国際捕鯨委員会は、国際捕鯨取締条約に基づき鯨資源の保存及び捕鯨産業の秩序ある発展を図ることを目的として設立された国際機関で、1951年に日本は加入をしていた。

この問題はニュースでも多く取り上げられていて、今更ながら話す必要のないことだが、和歌山県では日本の捕鯨基地の一つである太地町があるため、議論としては避けて通ることが出来ない。

太地は古式捕鯨発祥の地とされる地域で、当地の豪族、和田家一族の忠兵衛頼元が尾張師崎(知多半島の突端)の漁師・伝次と泉州堺の浪人伊右衛門とともに捕鯨技術の研究を進め、慶長11年(1606年)太地浦を基地として、大々的に突捕り法による捕鯨が始められたと伝えられている。

その後、延宝3年(1675年)に、和田頼治(のちの太地角右エ門)が網取り法を考案したことによって、太地の捕鯨が大きく発展し、現在にも伝えられている。

明治11年に捕鯨中の事故により百名以上の死者を出し、一度は太地の捕鯨そのものが崩壊をしてしまったが、その時から25年が経過し、日露戦争終わったころに、近代的な大資本による捕鯨基地ができあがり、多くの船で賑わいを取り戻し、鯨体の処理場や鯨を缶詰にする工場も新しくでき、太地は再び捕鯨産業が盛んになっていった。
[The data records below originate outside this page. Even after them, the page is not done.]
<file path="src/rtl/led_frame_scheduler.sv">
// LED frame scheduler: arbitrates three display sources round-robin,
// serialises the winning 16-bit word onto an LED shift chain, strobes the
// chain latch, then enforces a fixed idle gap before the next frame.
//
// state | meaning
// ------+-----------------------------------------------------------
// IDLE  | no frame in flight; arbitrate whenever any request is set
// SHIFT | 16 cycles shifting the captured word out (bits 8..15, 0..7)
// LATCH | one cycle of latch strobe (low) and ack to the owner
// HOLD  | HOLD_CYCLES quiet cycles before arbitration resumes
module led_frame_scheduler #(
  parameter int HOLD_CYCLES = 16
) (
  input  logic        i_CLK,
  input  logic        i_RESET,
  input  logic [2:0]  i_Req,
  input  logic [15:0] i_Data0,
  input  logic [15:0] i_Data1,
  input  logic [15:0] i_Data2,
  output logic [2:0]  o_Grant,
  output logic [2:0]  o_Ack,
  output logic        o_Busy,
  output logic        o_LEDData,
  output logic        o_LEDShift,
  output logic        o_LEDLatch
);

  typedef enum logic [1:0] {
    S_IDLE  = 2'd0,
    S_SHIFT = 2'd1,
    S_LATCH = 2'd2,
    S_HOLD  = 2'd3
  } state_t;

  // Last HOLD count value; unused when the hold gap is disabled.
  localparam logic [7:0] HOLD_LAST = (HOLD_CYCLES == 0) ? 8'd0 : 8'(HOLD_CYCLES - 1);
  localparam bit         HOLD_EN   = (HOLD_CYCLES != 0);

  state_t      state_q, state_d;
  logic [3:0]  pos_q, pos_d;
  logic [7:0]  hold_q, hold_d;
  logic [15:0] shadow_q, shadow_d;
  logic [1:0]  owner_q, owner_d;
  logic [1:0]  ptr_q, ptr_d;

  logic [2:0]  grant_q, grant_d;
  logic [2:0]  ack_q, ack_d;
  logic        busy_q, busy_d;
  logic        led_data_q, led_data_d;
  logic        led_shift_q, led_shift_d;
  logic        led_latch_q, led_latch_d;

  logic [1:0]  pick;
  logic [15:0] pick_data;

  // Round-robin: search starts at ptr and wraps 2 -> 0.
  function automatic logic [1:0] rr_pick(input logic [2:0] req, input logic [1:0] ptr);
    logic [1:0] sel;
    sel = 2'd0;
    case (ptr)
      2'd1:    sel = req[1] ? 2'd1 : (req[2] ? 2'd2 : 2'd0);
      2'd2:    sel = req[2] ? 2'd2 : (req[0] ? 2'd0 : 2'd1);
      default: sel = req[0] ? 2'd0 : (req[1] ? 2'd1 : 2'd2);
    endcase
    return sel;
  endfunction

  function automatic logic [1:0] rr_next(input logic [1:0] idx);
    return (idx == 2'd2) ? 2'd0 : idx + 2'd1;
  endfunction

  function automatic logic [2:0] one_hot(input logic [1:0] idx);
    return 3'b001 << idx;
  endfunction

  // Arbitration winner and its display word.
  always_comb begin
    pick      = rr_pick(i_Req, ptr_q);
    pick_data = i_Data0;
    case (pick)
      2'd1:    pick_data = i_Data1;
      2'd2:    pick_data = i_Data2;
      default: pick_data = i_Data0;
    endcase
  end

  // Next-state logic for the frame sequencer and its counters.
  always_comb begin
    state_d  = state_q;
    pos_d    = pos_q;
    hold_d   = hold_q;
    shadow_d = shadow_q;
    owner_d  = owner_q;
    ptr_d    = ptr_q;
    case (state_q)
      S_IDLE: begin
        if (|i_Req) begin
          state_d  = S_SHIFT;
          pos_d    = 4'd0;
          shadow_d = pick_data;
          owner_d  = pick;
          ptr_d    = rr_next(pick);
        end
      end
      S_SHIFT: begin
        if (pos_q == 4'd15) begin
          state_d = S_LATCH;
        end else begin
          pos_d = pos_q + 4'd1;
        end
      end
      S_LATCH: begin
        if (HOLD_EN) begin
          state_d = S_HOLD;
          hold_d  = 8'd0;
        end else begin
          state_d = S_IDLE;
        end
      end
      S_HOLD: begin
        if (hold_q == HOLD_LAST) begin
          state_d = S_IDLE;
        end else begin
          hold_d = hold_q + 8'd1;
        end
      end
      default: state_d = S_IDLE;
    endcase
  end

  // Output values for the coming cycle, derived from the next state so the
  // registered outputs line up with the state they describe.
  always_comb begin
    grant_d     = 3'b000;
    ack_d       = 3'b000;
    busy_d      = (state_d != S_IDLE);
    led_data_d  = 1'b0;
    led_shift_d = 1'b0;
    led_latch_d = 1'b1;
    case (state_d)
      S_SHIFT: begin
        grant_d     = one_hot(owner_d);
        led_shift_d = 1'b1;
        // pos XOR 8 sends the upper byte first, then the lower byte.
        led_data_d  = shadow_d[pos_d ^ 4'd8];
      end
      S_LATCH: begin
        grant_d     = one_hot(owner_d);
        ack_d       = one_hot(owner_d);
        led_latch_d = 1'b0;
      end
      default: ;
    endcase
  end

  // Sequencer state and datapath registers.
  always_ff @(posedge i_CLK or posedge i_RESET) begin
    if (i_RESET) begin
      state_q  <= S_IDLE;
      pos_q    <= 4'd0;
      hold_q   <= 8'd0;
      shadow_q <= 16'd0;
      owner_q  <= 2'd0;
      ptr_q    <= 2'd0;
    end else begin
      state_q  <= state_d;
      pos_q    <= pos_d;
      hold_q   <= hold_d;
      shadow_q <= shadow_d;
      owner_q  <= owner_d;
      ptr_q    <= ptr_d;
    end
  end

  // Output registers; reset forces the idle, latch-inactive pattern.
  always_ff @(posedge i_CLK or posedge i_RESET) begin
    if (i_RESET) begin
      grant_q     <= 3'b000;
      ack_q       <= 3'b000;
      busy_q      <= 1'b0;
      led_data_q  <= 1'b0;
      led_shift_q <= 1'b0;
      led_latch_q <= 1'b1;
    end else begin
      grant_q     <= grant_d;
      ack_q       <= ack_d;
      busy_q      <= busy_d;
      led_data_q  <= led_data_d;
      led_shift_q <= led_shift_d;
      led_latch_q <= led_latch_d;
    end
  end

  assign o_Grant    = grant_q;
  assign o_Ack      = ack_q;
  assign o_Busy     = busy_q;
  assign o_LEDData  = led_data_q;
  assign o_LEDShift = led_shift_q;
  assign o_LEDLatch = led_latch_q;

endmodule

</file>
===== config.mk =====
export PLATFORM = sky130hd
export DESIGN_NAME = fetch_instr_queue
export DESIGN_NICKNAME = d
export VERILOG_FILES = /design/src/rtl/fetch_instr_queue.sv
export SDC_FILE = /design/constraint.sdc
export NUM_CORES = 1
export LEC_CHECK = 0
export CORE_UTILIZATION = 45
export CTS_BUF_LIST = sky130_fd_sc_hd__clkbuf_16
export CTS_CLUSTER_DIAMETER = 50
export DETAILED_ROUTE_END_ITERATION = 10
export SLEW_MARGIN = 5
export SYNTH_ARGS = -nofsm -noshare
export SYNTH_HDL_FRONTEND = slang
export SYNTH_SLANG_ARGS = --single-unit

===== constraint.sdc =====
create_clock -name clk -period 19.75 [get_ports clk]
set_input_delay 2.9625 -clock clk [delete_from_list [all_inputs] [get_ports clk]]
set_output_delay 2.9625 -clock clk [all_outputs]
set_load 0.01 [all_outputs]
しかし、 1988年3月に国際捕鯨委員会(IWC)が捕鯨全面禁止を決めたことにより、日本は沿岸捕鯨の
中止を余儀なくされており、南極周辺による調査捕鯨のみが行われていた。 

今回、日本の国際捕鯨委員会(IWC)の脱退により、太地町でも沿岸捕鯨が再開されるであろう。

捕鯨そのものは日本の文化であり、食文化でもあるため、日本人としての反対論は少数であると思われる。

もちろん、私自身も異論は唱えるつもりはない。

しかし、食文化におけるクジラの需要はどうなんだろうか?

現在の日本で、牛、豚、鶏に近い需要があるのだろうかと考えると、頭を傾げる部分もないわけではない。

戦後の日本で、牛、豚、鶏が高価であったため、食糧事情が悪い時期にはかなりの需要が見込まれた食材ではあった。

学校給食の竜田揚げと言えば、鯨肉だったことを思いだす。

捕鯨を伝統としている国は、ロシア、日本、ノルウェー、アイスランド、フェロー諸島(デンマーク自治領)、カナダなど、、

カナダと日本はすでに脱退をしているが、国際捕鯨委員会(加盟国88カ国)の内、捕鯨支持国は39カ国、反捕鯨国は49カ国である。

反捕鯨国は、オーストラリア、フランス・スペインなどのEU加盟諸国、ラテンアメリカ諸国(反捕鯨の立場を鮮明にしているアルゼンチンやブラジル)、インドやニュージーランドも反対を表明している。

過激な反捕鯨活動で知られる団体に「シーシェパード環境保護団体」があるが、本部はアメリカのワシントンにある。

今後、彼らの動きからも目が離せない、和歌山県太地町である。